▶ **Task objective**:
Your task is to retype each line of the data below exactly.

+---+

==> inputs of run C <==
==> flow/design.v <==
module pwm_hw(
input clk,      			 
input reset,  			     
input red,                   
input green,                 
input blue,                  
output [19:0] Red_High_HW,   
output [19:0] Red_Low_HW,    
output [19:0] Green_High_HW, 
output [19:0] Green_Low_HW,  
output [19:0] Blue_High_HW,  
output [19:0] Blue_Low_HW    
             );
HW_PWM Red(.clk(clk),.reset(reset),.Colour_input(red),.High_Count(Red_High_HW),.Low_Count(Red_Low_HW));           
HW_PWM Green(.clk(clk),.reset(reset),.Colour_input(green),.High_Count(Green_High_HW), .Low_Count(Green_Low_HW));  
HW_PWM Blue(.clk(clk),.reset(reset),.Colour_input(blue),.High_Count(Blue_High_HW), .Low_Count(Blue_Low_HW));      
endmodule
module HW_PWM(
input clk,                     
input reset,                   
input Colour_input,            
output reg [19:0] High_Count,  
output reg [19:0] Low_Count    
            );
reg PrevPwm;                   
reg [19:0]Count;               
always@(posedge clk)
begin
if (!reset)                    
    begin
	Count<=20'b0;
	High_Count<=20'b0;
	Low_Count<=20'b0;          
	PrevPwm<=1'b0;
	end
else if(Colour_input==1)       
   begin
	if(PrevPwm!=Colour_input)  
		begin
 		Low_Count<=Count;      
		PrevPwm<=1'b1;         
		Count<=20'b0;          
		end
	else
		begin                  
		Count<=Count+1'b1;     
		end
  end
else if(Colour_input==0)       
	begin
	if(PrevPwm!=Colour_input)  
		begin
		High_Count<=Count;     
		PrevPwm<=Colour_input; 
		Count<=20'b0;          
		end
else
     begin                     
     Count<=Count+1'b1;        
     end     
end
end			
endmodule			
==> flow/run.sh <==
#!/bin/bash
# the make line also repeats each setting of config.mk as NAME=value (left out here)
make -C /OpenROAD-flow-scripts/flow DESIGN_CONFIG=/design/flow/config.mk WORK_HOME=/design/flow/orfs CLKGATE_MAP_FILE= finish
==> flow/config.mk <==
export PLATFORM = sky130hd
export DESIGN_NAME = pwm_hw
export DESIGN_NICKNAME = pwm_hw
export VERILOG_FILES = /design/flow/design.v
export SDC_FILE = /design/flow/constraint.sdc
export NUM_CORES = 4
export LEC_CHECK = 0
export CAP_MARGIN = 30
export CELL_PAD_IN_SITES_DETAIL_PLACEMENT = 2
export CORE_MARGIN = 2
export CORE_UTILIZATION = 46
export CTS_CLUSTER_SIZE = 34
export GPL_ROUTABILITY_DRIVEN = 0
export MAX_ROUTING_LAYER = met5
export PLACE_DENSITY = 0.6
export SLEW_MARGIN = 20
==> flow/constraint.sdc <==
create_clock -name core_clock -period 2.07 [get_ports {clk}]
set_input_delay 0.4140 -clock core_clock [delete_from_list [all_inputs] [get_ports {clk}]]
set_output_delay 0.4140 -clock core_clock [all_outputs]
set_load 0.01 [all_outputs]
==> run K (differences from run C) <==
CAP_MARGIN = 20   (was 30)
CELL_PAD_IN_SITES_DETAIL_PLACEMENT = unset   (was 2)
CORE_UTILIZATION = 72   (was 46)
CTS_CLUSTER_SIZE = 21   (was 34)
GPL_ROUTABILITY_DRIVEN = unset   (was 0)
HOLD_SLACK_MARGIN = -0.09   (was unset)
MAX_ROUTING_LAYER = unset   (was met5)
==> flow/constraint.sdc (replaced) <==
create_clock -name core_clock -period 1.55 [get_ports {clk}]
set_input_delay 0.3100 -clock core_clock [delete_from_list [all_inputs] [get_ports {clk}]]
set_output_delay 0.3100 -clock core_clock [all_outputs]
set_load 0.01 [all_outputs]
==> run G (differences from run C) <==
CAP_MARGIN = 20   (was 30)
CELL_PAD_IN_SITES_DETAIL_PLACEMENT = unset   (was 2)
CORE_UTILIZATION = 72   (was 46)
CTS_CLUSTER_DIAMETER = 94   (was unset)
CTS_CLUSTER_SIZE = unset   (was 34)
GPL_ROUTABILITY_DRIVEN = unset   (was 0)
MAX_ROUTING_LAYER = unset   (was met5)
PLACE_DENSITY = unset   (was 0.6)
PLACE_DENSITY_LB_ADDON = 0.06   (was unset)
SETUP_SLACK_MARGIN = 0.38   (was unset)
TNS_END_PERCENT = 5   (was unset)
==> flow/constraint.sdc (replaced) <==
create_clock -name core_clock -period 1.32 [get_ports {clk}]
set_input_delay 0.2640 -clock core_clock [delete_from_list [all_inputs] [get_ports {clk}]]
set_output_delay 0.2640 -clock core_clock [all_outputs]
set_load 0.01 [all_outputs]
==> summary of the runs <==
- Run K ended with an error in clock tree synthesis (4_1_cts). Run G did not get past detailed placement (3_5_place_dp). Run C never finished: it broke off in clock tree synthesis (4_1_cts) (DPL-0033).
- Synthesized cell count is the same in run G and run K.
- In die area, run G and run K do not differ.
- In synthesized area, run K and run C do not differ.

+---+

▶ **Your response**:
==> inputs of run C <==
==> flow/design.v <==
module pwm_hw(
input clk,      			 
input reset,  			     
input red,                   
input green,                 
input blue,                  
output [19:0] Red_High_HW,   
output [19:0] Red_Low_HW,    
output [19:0] Green_High_HW, 
output [19:0] Green_Low_HW,  
output [19:0] Blue_High_HW,  
output [19:0] Blue_Low_HW    
             );
HW_PWM Red(.clk(clk),.reset(reset),.Colour_input(red),.High_Count(Red_High_HW),.Low_Count(Red_Low_HW));           
HW_PWM Green(.clk(clk),.reset(reset),.Colour_input(green),.High_Count(Green_High_HW), .Low_Count(Green_Low_HW));  
HW_PWM Blue(.clk(clk),.reset(reset),.Colour_input(blue),.High_Count(Blue_High_HW), .Low_Count(Blue_Low_HW));      
endmodule
module HW_PWM(
input clk,                     
input reset,                   
input Colour_input,            
output reg [19:0] High_Count,  
output reg [19:0] Low_Count    
            );
reg PrevPwm;                   
reg [19:0]Count;               
always@(posedge clk)
begin
if (!reset)                    
    begin
	Count<=20'b0;
	High_Count<=20'b0;
	Low_Count<=20'b0;          
	PrevPwm<=1'b0;
	end
else if(Colour_input==1)       
   begin
	if(PrevPwm!=Colour_input)  
		begin
 		Low_Count<=Count;      
		PrevPwm<=1'b1;         
		Count<=20'b0;          
		end
	else
		begin                  
		Count<=Count+1'b1;     
		end
  end
else if(Colour_input==0)       
	begin
	if(PrevPwm!=Colour_input)  
		begin
		High_Count<=Count;     
		PrevPwm<=Colour_input; 
		Count<=20'b0;          
		end
else
     begin                     
     Count<=Count+1'b1;        
     end     
end
end			
endmodule			
==> flow/run.sh <==
#!/bin/bash
# the make line also repeats each setting of config.mk as NAME=value (left out here)
make -C /OpenROAD-flow-scripts/flow DESIGN_CONFIG=/design/flow/config.mk WORK_HOME=/design/flow/orfs CLKGATE_MAP_FILE= finish
==> flow/config.mk <==
export PLATFORM = sky130hd
export DESIGN_NAME = pwm_hw
export DESIGN_NICKNAME = pwm_hw
export VERILOG_FILES = /design/flow/design.v
export SDC_FILE = /design/flow/constraint.sdc
export NUM_CORES = 4
export LEC_CHECK = 0
export CAP_MARGIN = 30
export CELL_PAD_IN_SITES_DETAIL_PLACEMENT = 2
export CORE_MARGIN = 2
export CORE_UTILIZATION = 46
export CTS_CLUSTER_SIZE = 34
export GPL_ROUTABILITY_DRIVEN = 0
export MAX_ROUTING_LAYER = met5
export PLACE_DENSITY = 0.6
export SLEW_MARGIN = 20
==> flow/constraint.sdc <==
create_clock -name core_clock -period 2.07 [get_ports {clk}]
set_input_delay 0.4140 -clock core_clock [delete_from_list [all_inputs] [get_ports {clk}]]
set_output_delay 0.4140 -clock core_clock [all_outputs]
set_load 0.01 [all_outputs]
==> run K (differences from run C) <==
CAP_MARGIN = 20   (was 30)
CELL_PAD_IN_SITES_DETAIL_PLACEMENT = unset   (was 2)
CORE_UTILIZATION = 72   (was 46)
CTS_CLUSTER_SIZE = 21   (was 34)
GPL_ROUTABILITY_DRIVEN = unset   (was 0)
HOLD_SLACK_MARGIN = -0.09   (was unset)
MAX_ROUTING_LAYER = unset   (was met5)
==> flow/constraint.sdc (replaced) <==
create_clock -name core_clock -period 1.55 [get_ports {clk}]
set_input_delay 0.3100 -clock core_clock [delete_from_list [all_inputs] [get_ports {clk}]]
set_output_delay 0.3100 -clock core_clock [all_outputs]
set_load 0.01 [all_outputs]
==> run G (differences from run C) <==
CAP_MARGIN = 20   (was 30)
CELL_PAD_IN_SITES_DETAIL_PLACEMENT = unset   (was 2)
CORE_UTILIZATION = 72   (was 46)
CTS_CLUSTER_DIAMETER = 94   (was unset)
CTS_CLUSTER_SIZE = unset   (was 34)
GPL_ROUTABILITY_DRIVEN = unset   (was 0)
MAX_ROUTING_LAYER = unset   (was met5)
PLACE_DENSITY = unset   (was 0.6)
PLACE_DENSITY_LB_ADDON = 0.06   (was unset)
SETUP_SLACK_MARGIN = 0.38   (was unset)
TNS_END_PERCENT = 5   (was unset)
==> flow/constraint.sdc (replaced) <==
create_clock -name core_clock -period 1.32 [get_ports {clk}]
set_input_delay 0.2640 -clock core_clock [delete_from_list [all_inputs] [get_ports {clk}]]
set_output_delay 0.2640 -clock core_clock [all_outputs]
set_load 0.01 [all_outputs]
==> summary of the runs <==
- Run K ended with an error in clock tree synthesis (4_1_cts). Run G did not get past detailed placement (3_5_place_dp). Run C never finished: it broke off in clock tree synthesis (4_1_cts) (DPL-0033).
- Synthesized cell count is the same in run G and run K.
- In die area, run G and run K do not differ.
- In synthesized area, run K and run C do not differ.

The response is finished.